#### What is required
Some of the lines below need repeating. Reproduce exactly those between the lines holding "- Max-cap violations: 0" and "- HPWL after detailed placement: 3.160 mm", inclusive.

#### Task data
## src/rtl/cpu_pkg.sv

```systemverilog
// cpu_pkg: shared opcodes, ALU codes, instruction field positions and sequencer states
package cpu_pkg;
   localparam logic [4:0] OP_NOP  = 5'h00;
   localparam logic [4:0] OP_ADD  = 5'h01;
   localparam logic [4:0] OP_ADDI = 5'h02;
   localparam logic [4:0] OP_SUB  = 5'h03;
   localparam logic [4:0] OP_SUBI = 5'h04;
   localparam logic [4:0] OP_AND  = 5'h05;
   localparam logic [4:0] OP_OR   = 5'h06;
   localparam logic [4:0] OP_JMP  = 5'h07;
   localparam logic [4:0] OP_BZ   = 5'h08;
   localparam logic [4:0] OP_HALT = 5'h1f;
   localparam logic [2:0] ALU_ADD = 3'd0;
   localparam logic [2:0] ALU_SUB = 3'd1;
   localparam logic [2:0] ALU_AND = 3'd2;
   localparam logic [2:0] ALU_OR  = 3'd3;
   localparam int OPC_HI = 15;
   localparam int OPC_LO = 11;
   localparam int RD_HI  = 10;
   localparam int RD_LO  = 8;
   localparam int RS_HI  = 7;
   localparam int RS_LO  = 5;
   localparam int IMM_HI = 7;
   localparam int IMM_LO = 0;
   typedef enum logic [2:0] {S_IDLE, S_FETCH, S_DECODE, S_ISSUE, S_WAIT, S_HALT} state_t;
endpackage

```

## src/rtl/cpu_instr_decode.sv

```systemverilog
// cpu_instr_decode: combinational classification of a 16-bit instruction word
module cpu_instr_decode
   import cpu_pkg::*;
(
   input  logic [15:0] instr,
   output logic        is_alu,
   output logic        is_imm,
   output logic        is_jmp,
   output logic        is_bz,
   output logic        is_halt,
   output logic        is_illegal,
   output logic [2:0]  alu_op
);
   logic [4:0] opc;
   always_comb begin
      opc        = instr[OPC_HI:OPC_LO];
      is_alu     = opc >= OP_ADD && opc <= OP_OR;
      is_imm     = opc == OP_ADDI || opc == OP_SUBI;
      is_jmp     = opc == OP_JMP;
      is_bz      = opc == OP_BZ;
      is_halt    = opc == OP_HALT;
      is_illegal = !(opc == OP_NOP || is_alu || is_jmp || is_bz || is_halt);
      alu_op     = (opc == OP_SUB || opc == OP_SUBI) ? ALU_SUB :
                   opc == OP_AND ? ALU_AND : opc == OP_OR ? ALU_OR : ALU_ADD;
   end
endmodule

```

## src/rtl/cpu_seq_ctrl.sv

```systemverilog
// cpu_seq_ctrl: multi-cycle fetch/decode/issue/wait/writeback sequencer owning pc and zero flag
module cpu_seq_ctrl
   import cpu_pkg::*;
#(
   parameter int DWIDTH   = 16,
   parameter int PC_WIDTH = 8,
   parameter int TIMEOUT  = 8
) (
   input  logic                clk,
   input  logic                rst_n,
   input  logic                start,
   input  logic [DWIDTH-1:0]   instr_q,
   input  logic                alu_valid,
   input  logic                alu_zero,
   output logic [PC_WIDTH-1:0] pc,
   output logic                rom_en,
   output logic                rf_rd_en,
   output logic [2:0]          rd_addr,
   output logic [2:0]          rs_addr,
   output logic                alu_mux_en,
   output logic                alu_in_sel,
   output logic [7:0]          offset,
   output logic [2:0]          alu_op,
   output logic                wb_en,
   output logic                busy,
   output logic                halted,
   output logic                fault
);
   state_t              state_q, state_d;
   logic [PC_WIDTH-1:0] pc_q, pc_d;
   logic                zero_q, zero_d, fault_q, fault_d;
   logic [7:0]          cnt_q, cnt_d;
   logic                rom_en_q, rom_en_d, rf_rd_en_q, rf_rd_en_d;
   logic                mux_en_q, mux_en_d, wb_en_q, wb_en_d;
   logic [2:0]          rd_q, rd_d, rs_q, rs_d, op_q, op_d;
   logic [7:0]          off_q, off_d;
   logic                sel_q, sel_d;
   logic                is_alu, is_imm, is_jmp, is_bz, is_halt, is_illegal;
   logic [2:0]          dec_op;
   cpu_instr_decode u_dec (
      .instr      (instr_q[15:0]),
      .is_alu     (is_alu),
      .is_imm     (is_imm),
      .is_jmp     (is_jmp),
      .is_bz      (is_bz),
      .is_halt    (is_halt),
      .is_illegal (is_illegal),
      .alu_op     (dec_op)
   );
   always_comb begin
      state_d    = state_q;
      pc_d       = pc_q;
      zero_d     = zero_q;
      fault_d    = fault_q;
      cnt_d      = cnt_q;
      rd_d       = rd_q;
      rs_d       = rs_q;
      off_d      = off_q;
      op_d       = op_q;
      sel_d      = sel_q;
      rf_rd_en_d = 1'b0;
      mux_en_d   = 1'b0;
      wb_en_d    = 1'b0;
      case (state_q)
         S_IDLE:   if (start) state_d = S_FETCH;
         S_FETCH:  state_d = S_DECODE;
         S_DECODE: begin
            if (is_alu) begin
               rd_d       = instr_q[RD_HI:RD_LO];
               rs_d       = instr_q[RS_HI:RS_LO];
               off_d      = instr_q[IMM_HI:IMM_LO];
               op_d       = dec_op;
               sel_d      = !is_imm;
               rf_rd_en_d = 1'b1;
               state_d    = S_ISSUE;
            end else if (is_halt) begin
               state_d = S_HALT;
            end else begin
               pc_d    = (is_jmp || (is_bz && zero_q)) ? PC_WIDTH'(instr_q[IMM_HI:IMM_LO])
                                                       : pc_q + PC_WIDTH'(1);
               fault_d = fault_q | is_illegal;
               state_d = S_FETCH;
            end
         end
         S_ISSUE: begin
            mux_en_d = 1'b1;
            cnt_d    = '0;
            state_d  = S_WAIT;
         end
         S_WAIT: begin
            if (alu_valid) begin
               wb_en_d = 1'b1;
               zero_d  = alu_zero;
               pc_d    = pc_q + PC_WIDTH'(1);
               state_d = S_FETCH;
            end else if (cnt_q == 8'(TIMEOUT - 1)) begin
               fault_d = 1'b1;
               state_d = S_HALT;
            end else begin
               cnt_d = cnt_q + 8'd1;
            end
         end
         default: ;
      endcase
      rom_en_d = state_d == S_FETCH;
   end
   always_ff @(posedge clk) begin
      if (!rst_n) begin
         state_q    <= S_IDLE;
         pc_q       <= '0;
         zero_q     <= 1'b0;
         fault_q    <= 1'b0;
         cnt_q      <= '0;
         rom_en_q   <= 1'b0;
         rf_rd_en_q <= 1'b0;
         mux_en_q   <= 1'b0;
         wb_en_q    <= 1'b0;
         rd_q       <= '0;
         rs_q       <= '0;
         off_q      <= '0;
         op_q       <= '0;
         sel_q      <= 1'b0;
      end else begin
         state_q    <= state_d;
         pc_q       <= pc_d;
         zero_q     <= zero_d;
         fault_q    <= fault_d;
         cnt_q      <= cnt_d;
         rom_en_q   <= rom_en_d;
         rf_rd_en_q <= rf_rd_en_d;
         mux_en_q   <= mux_en_d;
         wb_en_q    <= wb_en_d;
         rd_q       <= rd_d;
         rs_q       <= rs_d;
         off_q      <= off_d;
         op_q       <= op_d;
         sel_q      <= sel_d;
      end
   end
   assign pc         = pc_q;
   assign rom_en     = rom_en_q;
   assign rf_rd_en   = rf_rd_en_q;
   assign rd_addr    = rd_q;
   assign rs_addr    = rs_q;
   assign alu_mux_en = mux_en_q;
   assign alu_in_sel = sel_q;
   assign offset     = off_q;
   assign alu_op     = op_q;
   assign wb_en      = wb_en_q;
   assign busy       = state_q != S_IDLE && state_q != S_HALT;
   assign halted     = state_q == S_HALT;
   assign fault      = fault_q;
endmodule

```

## config.mk

```make
export PLATFORM = sky130hd
export DESIGN_NAME = cpu_seq_ctrl
export DESIGN_NICKNAME = d
export VERILOG_FILES = /design/src/rtl/cpu_pkg.sv /design/src/rtl/cpu_instr_decode.sv /design/src/rtl/cpu_seq_ctrl.sv
export SDC_FILE = /design/constraint.sdc
export NUM_CORES = 1
export LEC_CHECK = 0
export BUFFER_PORTS_ARGS = -buffer_cell sky130_fd_sc_hd__buf_2
export CAP_MARGIN = 20
export CORE_MARGIN = 1
export CORE_UTILIZATION = 46
export CTS_CLUSTER_DIAMETER = 120
export DETAILED_ROUTE_END_ITERATION = 16
export GPL_ROUTABILITY_DRIVEN = 0
export PLACE_DENSITY = 0.75
export SLEW_MARGIN = 30
export SYNTH_ARGS = -nofsm -noshare
export SYNTH_HDL_FRONTEND = slang
export SYNTH_SLANG_ARGS = --single-unit
export TNS_END_PERCENT = 30
```

## constraint.sdc

```tcl
create_clock -name clk -period 1.7 [get_ports clk]
set_input_delay 0.085 -clock clk [delete_from_list [all_inputs] [get_ports clk]]
set_output_delay 0.085 -clock clk [all_outputs]
set_load 0.05 [all_outputs]
```

==> impl_results.md <==
- CTS Buffer Depth: 2
- Tmin final: around 1.6 ns
- Mapped Cells: 231
- Max-cap violations: 0
- Num rows: 23
- CP Cell Sequence: or4_4 > o31ai_4 > buf_4 > and3_1 > nor3b_2
- Die H: ~66 µm
- Cell Area, Synth: 1909 µm²
- Initial Util: 0.4773
- Yosys top cell by area: dfxtp_1
- Async SR Flop Fraction: 0
- Routed wire length: ~4.3 mm
- CP max FO: 3
- Outcome: completed
- Worst Path Arrival: ~1.9 ns
- Tcrit/Tclk final: 0.9697
- Largest net degree at the start of global routing: 15
- Top FF cell, synth: dfxtp_1
- Residual DRC: 0
- Antenna violations before repair: 0
- Sequential area share after synthesis: 0.4089
- Horiz. Die Dim: about 66 µm
- Max Clock Skew: about 0.0072 ns
- TritonRoute pass-1 iters: 5
- Ant diodes: 0
- Via Count: between 1,500 and 2,000
- Die Area: around 4400 µm²
- Clock latency on the worst-skew pair: around 0.29 ns
- Max-slew violation count: 0
- Hold Violations, Final: 0
- Met1 usage: 0.2809
- Number of routed nets with antenna violations: 0
- Worst vdd ir: between 0.0004 and 0.0005 V
- Avg Inst Size Synth: 8.266 µm²
- Setup_tns: 0 ns
- Startpoint Class: register
- Synth top area share: 0.4089
- Post-synthesis cell type count: 44
- FF+latch count, synth: 39
- IO Port Bufs: 52
- Crit. End Element: register
- CP delay by family, top: simple AND/OR/NAND/NOR gates
- Met3 Use GR: 0.05172
- Endpoints failing setup: 0
- IO Count: 54
- CTS tree: yes
- Final nets: between 300 and 400
- Number of synthesized flops with an enable pin: 0
- Vias in the first global route: around 1,500
- Layout cells sized above 1: 0.3276
- Routed len/inst: between 10 and 15 µm
- # fillers: about 370
- RSZ-0062 raised after global routing: true
- Largest cells by area after synthesis: dfxtp_1 (41%), nand2_1 (8.5%), a21oi_1 (6.3%), mux2i_1 (4.7%), nor2_1 (4.5%)
- Fmax: 606.6 MHz
- HP Class: input pin to register
- Gr usage total: 0.2068
- Met2 Use GR: 0.3112
- Slowest cell on crit path: or4_4
- Count leader, synth: nand2_1
- H-tree levels: 2
- CTS sink cnt: 39
- TritonCTS Buffers: 5
- Vias per cell: approximately 5.2
- HPWL after detailed placement: 3.160 mm
- WS Path Type: register to register
- YS warnings: 0
- Starting DRC count in detailed routing: 96
- Most common library cells after synthesis: nand2_1 (43), dfxtp_1 (39), a21oi_1 (24)
- Power, Total: between 1500 and 2000 µW
- Clock Tree Root: clkbuf_8
- Pwr Density: roughly 750 nW/µm²
- P&R area growth vs syn: 24.64%
- Worst-path clk slew: around 0.070 ns
- Gr ovfl total: 0
- Core area: 4000 µm²
- Worst EP required: about 1.9 ns
- Crit-path max cell delay: roughly 0.55 ns
- First-pass GRT wire length: 6.913 mm
- Static leakage: ~0.0011 µW
- CP bufs+invs: 1
- Post-Syn Nets: 254
- Global-route layer with the greatest usage: met2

#### Response below
- Max-cap violations: 0
- Num rows: 23
- CP Cell Sequence: or4_4 > o31ai_4 > buf_4 > and3_1 > nor3b_2
- Die H: ~66 µm
- Cell Area, Synth: 1909 µm²
- Initial Util: 0.4773
- Yosys top cell by area: dfxtp_1
- Async SR Flop Fraction: 0
- Routed wire length: ~4.3 mm
- CP max FO: 3
- Outcome: completed
- Worst Path Arrival: ~1.9 ns
- Tcrit/Tclk final: 0.9697
- Largest net degree at the start of global routing: 15
- Top FF cell, synth: dfxtp_1
- Residual DRC: 0
- Antenna violations before repair: 0
- Sequential area share after synthesis: 0.4089
- Horiz. Die Dim: about 66 µm
- Max Clock Skew: about 0.0072 ns
- TritonRoute pass-1 iters: 5
- Ant diodes: 0
- Via Count: between 1,500 and 2,000
- Die Area: around 4400 µm²
- Clock latency on the worst-skew pair: around 0.29 ns
- Max-slew violation count: 0
- Hold Violations, Final: 0
- Met1 usage: 0.2809
- Number of routed nets with antenna violations: 0
- Worst vdd ir: between 0.0004 and 0.0005 V
- Avg Inst Size Synth: 8.266 µm²
- Setup_tns: 0 ns
- Startpoint Class: register
- Synth top area share: 0.4089
- Post-synthesis cell type count: 44
- FF+latch count, synth: 39
- IO Port Bufs: 52
- Crit. End Element: register
- CP delay by family, top: simple AND/OR/NAND/NOR gates
- Met3 Use GR: 0.05172
- Endpoints failing setup: 0
- IO Count: 54
- CTS tree: yes
- Final nets: between 300 and 400
- Number of synthesized flops with an enable pin: 0
- Vias in the first global route: around 1,500
- Layout cells sized above 1: 0.3276
- Routed len/inst: between 10 and 15 µm
- # fillers: about 370
- RSZ-0062 raised after global routing: true
- Largest cells by area after synthesis: dfxtp_1 (41%), nand2_1 (8.5%), a21oi_1 (6.3%), mux2i_1 (4.7%), nor2_1 (4.5%)
- Fmax: 606.6 MHz
- HP Class: input pin to register
- Gr usage total: 0.2068
- Met2 Use GR: 0.3112
- Slowest cell on crit path: or4_4
- Count leader, synth: nand2_1
- H-tree levels: 2
- CTS sink cnt: 39
- TritonCTS Buffers: 5
- Vias per cell: approximately 5.2
- HPWL after detailed placement: 3.160 mm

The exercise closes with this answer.